Tão sozinha em sua plenitude, tão
acalentada pelos que a cercam.
De longe a admiram. Rosa tão
perfeita, tão frágil, mas tão amada e admirada.
Todos
a invejam, principalmente eu.
Ela, a mais bela de todas: A Rosa.
Que
do lado de fora das grades contempla a chuva.
És,
meu Deus, este forte Pinheiro
Cujo
raio de sol o faz feliz.
Refletindo o rosto meigo, daquele
que ama sem saber se é amado.
Daquele
que se doa sem sentir o afago da doação.
Meiga
Rosa,
Ao
lado do bravo e amigo Pinheiro,
cuja alma é abrigo às criaturas
abençoadas e bem vindas.
Pobre
de mim.
Observo
de longe, com olhos que não enxergam.
Ao longe, mesmo de longe te sinto
no mais profundo esconderijo,
de um
coração que não merece, Rosa, ser percebido.
Minha
mão não te alcança.
Teus espinhos repletos de essência
do amor e da compaixão podem me ferir.
Vida
não conquistada, não vivida.
Condeno-me
a vida e me deixo levar
pela
visão mais bela que já tive.”
Elisabete
e Pedro, cada um em seu leito, vivia sua angústia pessoal.

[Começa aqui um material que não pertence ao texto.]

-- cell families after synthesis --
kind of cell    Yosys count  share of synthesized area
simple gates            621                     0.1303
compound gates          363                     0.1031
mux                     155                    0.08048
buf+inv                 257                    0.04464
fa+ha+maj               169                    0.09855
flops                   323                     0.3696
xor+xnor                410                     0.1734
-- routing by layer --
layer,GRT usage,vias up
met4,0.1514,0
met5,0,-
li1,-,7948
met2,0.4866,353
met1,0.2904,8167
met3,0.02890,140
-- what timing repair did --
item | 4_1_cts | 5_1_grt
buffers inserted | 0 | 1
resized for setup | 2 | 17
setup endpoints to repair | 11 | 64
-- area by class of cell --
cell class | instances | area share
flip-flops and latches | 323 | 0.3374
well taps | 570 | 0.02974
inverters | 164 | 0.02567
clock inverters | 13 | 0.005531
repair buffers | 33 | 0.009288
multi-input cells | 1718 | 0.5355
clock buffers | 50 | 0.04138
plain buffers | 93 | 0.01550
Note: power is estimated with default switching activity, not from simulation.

Muito mais tensas estavam Cenotita e
Cenorramaria. De forma alguma conseguiram adormecer. Não sabiam nem sequer o
que conversar, as horas pareciam uma eternidade. De repente, Cenorramaria
voltou-se para Cenotita e disse:
- Cenotita, o que você costuma fazer
quando está nervosa?
- Bom, depende da situação. Às vezes
eu canto, às vezes fico me balançando de um lado para o outro, às vezes fico
recitando poesias, sei lá. Por quê?
- Por nada não. É que eu estou muito
angustiada.
- Eu também. O que você acha de
conversarmos com o Grande Artista do Universo? Ele pode nos acalmar.
- Mas onde está ele? Eu não o
vejo – perguntou Cenorramaria um tanto confusa.

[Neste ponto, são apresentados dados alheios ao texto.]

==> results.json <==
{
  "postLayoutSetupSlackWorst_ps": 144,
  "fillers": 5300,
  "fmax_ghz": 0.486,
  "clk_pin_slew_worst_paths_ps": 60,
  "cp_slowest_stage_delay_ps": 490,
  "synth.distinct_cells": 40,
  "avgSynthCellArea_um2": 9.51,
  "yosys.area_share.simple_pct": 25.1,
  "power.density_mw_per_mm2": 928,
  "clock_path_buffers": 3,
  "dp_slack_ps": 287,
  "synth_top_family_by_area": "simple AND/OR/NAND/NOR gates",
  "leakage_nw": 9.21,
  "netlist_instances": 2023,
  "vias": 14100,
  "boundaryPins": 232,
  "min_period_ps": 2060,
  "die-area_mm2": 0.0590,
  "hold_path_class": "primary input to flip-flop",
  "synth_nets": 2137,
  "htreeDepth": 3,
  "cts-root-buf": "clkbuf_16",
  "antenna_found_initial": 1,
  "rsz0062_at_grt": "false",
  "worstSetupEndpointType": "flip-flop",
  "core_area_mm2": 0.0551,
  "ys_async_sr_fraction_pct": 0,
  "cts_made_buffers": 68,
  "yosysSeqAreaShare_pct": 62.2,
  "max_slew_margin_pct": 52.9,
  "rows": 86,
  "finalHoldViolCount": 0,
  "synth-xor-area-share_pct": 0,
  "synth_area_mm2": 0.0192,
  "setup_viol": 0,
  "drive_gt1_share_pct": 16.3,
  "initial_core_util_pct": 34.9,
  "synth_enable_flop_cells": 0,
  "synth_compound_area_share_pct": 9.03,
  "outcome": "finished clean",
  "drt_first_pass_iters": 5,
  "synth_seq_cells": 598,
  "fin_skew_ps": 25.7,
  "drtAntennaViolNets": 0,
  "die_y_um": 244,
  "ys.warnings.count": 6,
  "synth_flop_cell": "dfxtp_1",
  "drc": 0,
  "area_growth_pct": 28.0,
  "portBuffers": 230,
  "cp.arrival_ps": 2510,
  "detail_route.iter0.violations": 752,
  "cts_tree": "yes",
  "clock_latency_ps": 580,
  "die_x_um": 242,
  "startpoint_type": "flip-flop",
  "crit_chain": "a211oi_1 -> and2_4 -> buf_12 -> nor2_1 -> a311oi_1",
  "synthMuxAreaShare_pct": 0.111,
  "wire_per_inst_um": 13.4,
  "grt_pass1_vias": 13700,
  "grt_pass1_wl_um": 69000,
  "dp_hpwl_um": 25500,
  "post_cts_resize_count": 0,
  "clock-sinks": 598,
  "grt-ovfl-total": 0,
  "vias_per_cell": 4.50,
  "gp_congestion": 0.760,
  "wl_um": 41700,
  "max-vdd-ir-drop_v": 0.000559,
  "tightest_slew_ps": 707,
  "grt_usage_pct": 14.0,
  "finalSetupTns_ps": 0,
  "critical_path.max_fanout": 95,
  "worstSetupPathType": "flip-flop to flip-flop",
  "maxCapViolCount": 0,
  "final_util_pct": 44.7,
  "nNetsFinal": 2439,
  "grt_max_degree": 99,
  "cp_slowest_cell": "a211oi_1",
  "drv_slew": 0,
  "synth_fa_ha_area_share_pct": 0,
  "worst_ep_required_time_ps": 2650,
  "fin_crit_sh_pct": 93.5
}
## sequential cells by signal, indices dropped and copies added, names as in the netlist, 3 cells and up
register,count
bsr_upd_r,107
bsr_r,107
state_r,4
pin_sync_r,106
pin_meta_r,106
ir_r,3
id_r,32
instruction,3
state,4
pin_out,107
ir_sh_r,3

- Você não precisa vê-lo, basta
acreditar que Ele está aqui. Ele realmente está. Ele está em tudo aquilo que
criou.
- Ele me criou?
Cenotita ficou um pouco confusa.
Como dizer que Cenorramaria não fora criada pelo Grande Artista do Universo? A
vida a Ele pertence. Se não foi Ele quem a criou, pelo menos foi Ele quem lhe
deu o sopro de vida.
- Sim. Foi o Grande Artista do
Universo quem te deu vida.
- E como se conversa com Ele?
- Como se conversa com o melhor
amigo. – respondeu Cenotita. – Nós podemos tentar. Eu começo a falar e você
também. Vamos recitar uma poesia ao nosso Criador.

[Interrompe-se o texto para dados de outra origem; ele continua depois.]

File: src/rtl/bbx_map.svh
// Constants for the branch and bit operation execution unit
`ifndef BBX_MAP_SVH
`define BBX_MAP_SVH
// ****************************************
// Widths
// ****************************************
`define BBX_PC_W 12
`define BBX_REG_N 32
`define BBX_IO_AW 6
// ****************************************
// Reset values and constants
// ****************************************
`define BBX_PC_RST 12'h000
`define BBX_PC_ONE 12'h001
`define BBX_FLAGS_RST 8'h00
`define BBX_BYTE_ZERO 8'h00
`define BBX_MSB 7
// ****************************************
// Status flag positions
// ****************************************
`define BBX_F_C 0
`define BBX_F_Z 1
`define BBX_F_N 2
`define BBX_F_V 3
`define BBX_F_S 4
`define BBX_F_H 5
`define BBX_F_T 6
`define BBX_F_I 7
`endif

File: src/rtl/bbx_pkg.sv
// Types for the branch and bit operation execution unit
package bbx_pkg;
    typedef enum logic [5:0] {
        BBX_OP_NOP = 6'h00,
        BBX_OP_BRANCH_NOT_EQUAL = 6'h01,
        BBX_OP_BRANCH_CARRY_HIGH = 6'h02,
        BBX_OP_BRANCH_CARRY_CLEAR = 6'h03,
        BBX_OP_BRANCH_SAME_OR_HIGHER = 6'h04,
        BBX_OP_BRANCH_LOWER = 6'h05,
        BBX_OP_BRANCH_NEGATIVE = 6'h06,
        BBX_OP_BRANCH_POSITIVE = 6'h07,
        BBX_OP_BRANCH_SIGNED_GE = 6'h08,
        BBX_OP_BRANCH_SIGNED_LT = 6'h09,
        BBX_OP_BRANCH_HALFCARRY_HIGH = 6'h0A,
        BBX_OP_BRANCH_HALFCARRY_LOW = 6'h0B,
        BBX_OP_BRANCH_TRANSFER_HIGH = 6'h0C,
        BBX_OP_BRANCH_TRANSFER_LOW = 6'h0D,
        BBX_OP_BRANCH_OVERFLOW_HIGH = 6'h0E,
        BBX_OP_BRANCH_OVERFLOW_LOW = 6'h0F,
        BBX_OP_BRANCH_IRQ_ON = 6'h10,
        BBX_OP_BRANCH_IRQ_OFF = 6'h11,
        BBX_OP_IO_BIT_RAISE = 6'h12,
        BBX_OP_IO_BIT_LOWER = 6'h13,
        BBX_OP_LOGIC_SHIFT_LEFT = 6'h14,
        BBX_OP_LOGIC_SHIFT_RIGHT = 6'h15,
        BBX_OP_ROTATE_RIGHT_CARRY = 6'h16,
        BBX_OP_ARITH_SHIFT_RIGHT = 6'h17,
        BBX_OP_BIT_TO_FLAG = 6'h18,
        BBX_OP_FLAG_TO_BIT = 6'h19,
        BBX_OP_FLAG_RAISE = 6'h1A,
        BBX_OP_FLAG_LOWER = 6'h1B,
        BBX_OP_INTERRUPTS_ON = 6'h1C,
        BBX_OP_INTERRUPTS_OFF = 6'h1D,
        BBX_OP_REGISTER_COPY = 6'h1E
    } bbx_op_t;

    typedef enum logic [1:0] {
        BBX_ST_IDLE = 2'h0,
        BBX_ST_BR_LOAD = 2'h1,
        BBX_ST_IO_WRITE = 2'h2
    } bbx_state_t;
endpackage : bbx_pkg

- Está bem – aceitou Cenorramaria.
Cenotita: “ Criador Nosso, que mora no céu
Cenorramaria: O teu nome é tão belo e grandioso
Cenotita: Mande a nós a tua paz, o teu carinho
Cenorramaria: Para que nós façamos aquilo que você quer
Cenotita: Hoje, amanhã e sempre
Cenorramaria: Dá-nos sempre a terra mãe
Cenotita: Não leve em conta nossos erros
Cenorramaria: Nos ensina a não levarmos em conta os erros dos outros
Cenotita: Por favor, não nos deixe enfraquecer
Cenorramaria: Liberta-nos do medo
Juntas: Assim seja!”
Com
a alma mais tranquila cada uma adormeceu, atraindo para aquela casa a paz e a esperança.